## ABOUT THIS EXERCISE
Would you reproduce, without any alteration, the lines from the opening line of the entries through the line that has "handover, blocking input" in it?

## Stored data
- Opening Delimiter -
--- src/hdl/changed_cell_run_coalescer_core.sv ---
// Changed-cell run coalescer: top level.
// Uses ccrc_pkg and ccrc_out_buf; the run glyph memory lives here.
`timescale 1ns / 1ps

// Cells are taken one per cycle unless input is held off, as below.
// Visible, changed cells of one color are gathered into a run held in one
// bank of a two-bank glyph memory; when a run closes, its bank is handed to
// the drain side, which reads one glyph a cycle (registered memory read)
// into a two-word output buffer while that buffer has room, and the next
// run fills the other bank. A cell that closes a run is held off while the
// previous run is still being read out; a cell that both closes a run and
// ends the span with a fresh run takes one more handover, blocking input
// until the drain side frees. No clearing pass after reset. Output words
// carry color, pixel origin, glyph and a last-glyph marker.
module changed_cell_run_coalescer_core #(
	parameter int RUN_MAX = 32
) (
	input  logic                     clk,
	input  logic                     arst_n,
	input  logic                     cfg_write,
	input  logic [2:0]               cfg_index,
	input  logic [12:0]              cfg_data,
	input  logic                     cell_valid,
	output logic                     cell_ready,
	input  ccrc_pkg::cell_t          cell_word,
	output logic                     run_valid,
	input  logic                     run_ready,
	output ccrc_pkg::run_word_t      run
);
	import ccrc_pkg::*;

	localparam int CntW = $clog2(RUN_MAX + 1);
	localparam int IdxW = (RUN_MAX > 1) ? $clog2(RUN_MAX) : 1;
	localparam logic [CntW-1:0] RunMaxC = CntW'(RUN_MAX);

	typedef struct packed {
		logic [CntW-1:0]   count;
		logic [ColorW-1:0] color;
		logic [PixW-1:0]   px;
		logic [PixW-1:0]   py;
		logic              bank;
	} run_desc_t;

	// Configuration registers
	logic              view_en_q;
	logic [CoordW-1:0] start_col_q;
	logic [CoordW-1:0] start_row_q;
	logic [EndW-1:0]   end_col_q;
	logic [EndW-1:0]   end_row_q;
	logic              cmp_en_q;
	logic [SizeW-1:0]  gw_q;
	logic [SizeW-1:0]  gh_q;

	always_ff @(posedge clk or negedge arst_n) begin
		if (!arst_n) begin
			view_en_q   <= 1'b0;
			start_col_q <= '0;
			start_row_q <= '0;
			end_col_q   <= VIEW_END_RST;
			end_row_q   <= VIEW_END_RST;
			cmp_en_q    <= 1'b0;
			gw_q        <= GLYPH_W_RST;
			gh_q        <= GLYPH_H_RST;
		end else if (cfg_write) begin
			case (cfg_reg_t'(cfg_index))
				CFG_VIEW_ENABLE:    view_en_q   <= cfg_data[0];
				CFG_VIEW_START_COL: start_col_q <= cfg_data[CoordW-1:0];
				CFG_VIEW_START_ROW: start_row_q <= cfg_data[CoordW-1:0];
				CFG_VIEW_END_COL:   end_col_q   <= cfg_data[EndW-1:0];
				CFG_VIEW_END_ROW:   end_row_q   <= cfg_data[EndW-1:0];
				CFG_OLD_COMPARE:    cmp_en_q    <= cfg_data[0];
				CFG_GLYPH_WIDTH:    gw_q        <= cfg_data[SizeW-1:0];
				CFG_GLYPH_HEIGHT:   gh_q        <= cfg_data[SizeW-1:0];
				default:            ;
			endcase
		end
	end

	// Fill side state
	run_desc_t fill_q;
	logic      pend_q;

	// Drain side state
	run_desc_t       drain_q;
	logic            d_busy_q;
	logic [CntW-1:0] d_idx_q;

	// Glyph memory: two banks of one run each
	logic [GlyphW-1:0] mem_q [2][RUN_MAX];

	// Cell classification
	logic              visible;
	logic              changed;
	logic              flush_pre;
	logic              append;
	logic              flush_end;
	logic [CntW-1:0]   cnt_a;
	logic              bank_a;
	logic [CntW-1:0]   cnt_b;
	logic              first;
	logic [PixW-1:0]   dx;
	logic [PixW-1:0]   dy;
	logic [PixW-1:0]   px_new;
	logic [PixW-1:0]   py_new;
	logic              acc;
	logic              hand_pend;
	logic              wr_en;
	run_desc_t         after;
	run_desc_t         after_done;
	run_desc_t         held_done;

	// Drain read scheduling
	logic [1:0]        buf_level;
	logic              valid_s1;
	logic              issue;
	logic              d_last;
	logic [CntW-1:0]   d_next;
	logic [2:0]        occ;
	logic              pop;

	always_comb begin
		visible = !view_en_q ||
			(cell_word.column >= start_col_q && {1'b0, cell_word.column} < end_col_q &&
			 cell_word.row >= start_row_q && {1'b0, cell_word.row} < end_row_q);
		changed = !cmp_en_q || cell_word.new_color != cell_word.old_color ||
			cell_word.new_glyph != cell_word.old_glyph;
		flush_pre = (fill_q.count != '0) &&
			(!visible || !changed || cell_word.new_color != fill_q.color ||
			 fill_q.count >= RunMaxC);
		append = visible && changed;
		cnt_a  = flush_pre ? '0 : fill_q.count;
		bank_a = fill_q.bank ^ flush_pre;
		wr_en  = append && (cnt_a < RunMaxC);
		cnt_b  = wr_en ? CntW'(cnt_a + CntW'(1)) : cnt_a;
		first  = append && (cnt_a == '0);
		flush_end = cell_word.span_end && (cnt_b != '0);

		// Pixel origin of a new run
		dx     = PixW'(cell_word.column) - PixW'(start_col_q);
		dy     = PixW'(cell_word.row) - PixW'(start_row_q);
		px_new = dx * PixW'(gw_q);
		py_new = dy * PixW'(gh_q);

		after.count = cnt_b;
		after.color = first ? cell_word.new_color : fill_q.color;
		after.px    = first ? px_new : fill_q.px;
		after.py    = first ? py_new : fill_q.py;
		after.bank  = bank_a;

		// Fill state once its run is handed over: empty, other bank
		after_done       = after;
		after_done.count = '0;
		after_done.bank  = ~after.bank;
		held_done        = fill_q;
		held_done.count  = '0;
		held_done.bank   = ~fill_q.bank;
	end

	assign cell_ready = !pend_q && (!(flush_pre || flush_end) || !d_busy_q);
	assign acc        = cell_valid && cell_ready;
	assign hand_pend  = pend_q && !d_busy_q;

	// Fill state update and handover to drain side
	always_ff @(posedge clk or negedge arst_n) begin
		if (!arst_n) begin
			fill_q   <= '0;
			pend_q   <= 1'b0;
			drain_q  <= '0;
			d_busy_q <= 1'b0;
			d_idx_q  <= '0;
		end else begin
			if (acc) begin
				pend_q <= flush_pre && flush_end;
				if (flush_pre) begin
					fill_q   <= after;
					drain_q  <= fill_q;
					d_busy_q <= 1'b1;
					d_idx_q  <= '0;
				end else if (flush_end) begin
					fill_q   <= after_done;
					drain_q  <= after;
					d_busy_q <= 1'b1;
					d_idx_q  <= '0;
				end else begin
					fill_q <= after;
				end
			end else if (hand_pend) begin
				fill_q   <= held_done;
				drain_q  <= fill_q;
				d_busy_q <= 1'b1;
				d_idx_q  <= '0;
				pend_q   <= 1'b0;
			end

			if (issue) begin
				d_idx_q <= d_next;
				if (d_last) d_busy_q <= 1'b0;
			end
		end
	end

	// Drain read scheduling against output buffer space
	assign pop    = run_valid && run_ready;
	assign occ    = {1'b0, buf_level} + {2'b00, valid_s1};
	assign issue  = d_busy_q && (occ <= (3'd1 + {2'b00, pop}));
	assign d_next = CntW'(d_idx_q + CntW'(1));
	assign d_last = (d_next == drain_q.count);

	// Memory write and read ports
	logic [GlyphW-1:0] glyph_s1;
	logic [ColorW-1:0] color_s1;
	logic [PixW-1:0]   px_s1;
	logic [PixW-1:0]   py_s1;
	logic              last_s1;

	always_ff @(posedge clk) begin
		if (acc && wr_en) mem_q[bank_a][cnt_a[IdxW-1:0]] <= cell_word.new_glyph;
		if (issue) begin
			glyph_s1 <= mem_q[drain_q.bank][d_idx_q[IdxW-1:0]];
			color_s1 <= drain_q.color;
			px_s1    <= drain_q.px;
			py_s1    <= drain_q.py;
			last_s1  <= d_last;
		end
	end

	always_ff @(posedge clk or negedge arst_n) begin
		if (!arst_n) begin
			valid_s1 <= 1'b0;
		end else begin
			valid_s1 <= issue;
		end
	end

	// Output buffer
	run_word_t push_word;

	always_comb begin
		push_word.run_color = color_s1;
		push_word.pixel_x   = px_s1;
		push_word.pixel_y   = py_s1;
		push_word.glyph     = glyph_s1;
		push_word.run_last  = last_s1;
	end

	ccrc_out_buf u_out_buf (
		.clk       (clk),
		.arst_n    (arst_n),
		.push      (valid_s1),
		.push_word (push_word),
		.level     (buf_level),
		.run_valid (run_valid),
		.run_ready (run_ready),
		.run       (run)
	);

endmodule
- Closing Delimiter -
## RESPONSE TO THE TASK
--- src/hdl/changed_cell_run_coalescer_core.sv ---
// Changed-cell run coalescer: top level.
// Uses ccrc_pkg and ccrc_out_buf; the run glyph memory lives here.
`timescale 1ns / 1ps

// Cells are taken one per cycle unless input is held off, as below.
// Visible, changed cells of one color are gathered into a run held in one
// bank of a two-bank glyph memory; when a run closes, its bank is handed to
// the drain side, which reads one glyph a cycle (registered memory read)
// into a two-word output buffer while that buffer has room, and the next
// run fills the other bank. A cell that closes a run is held off while the
// previous run is still being read out; a cell that both closes a run and
// ends the span with a fresh run takes one more handover, blocking input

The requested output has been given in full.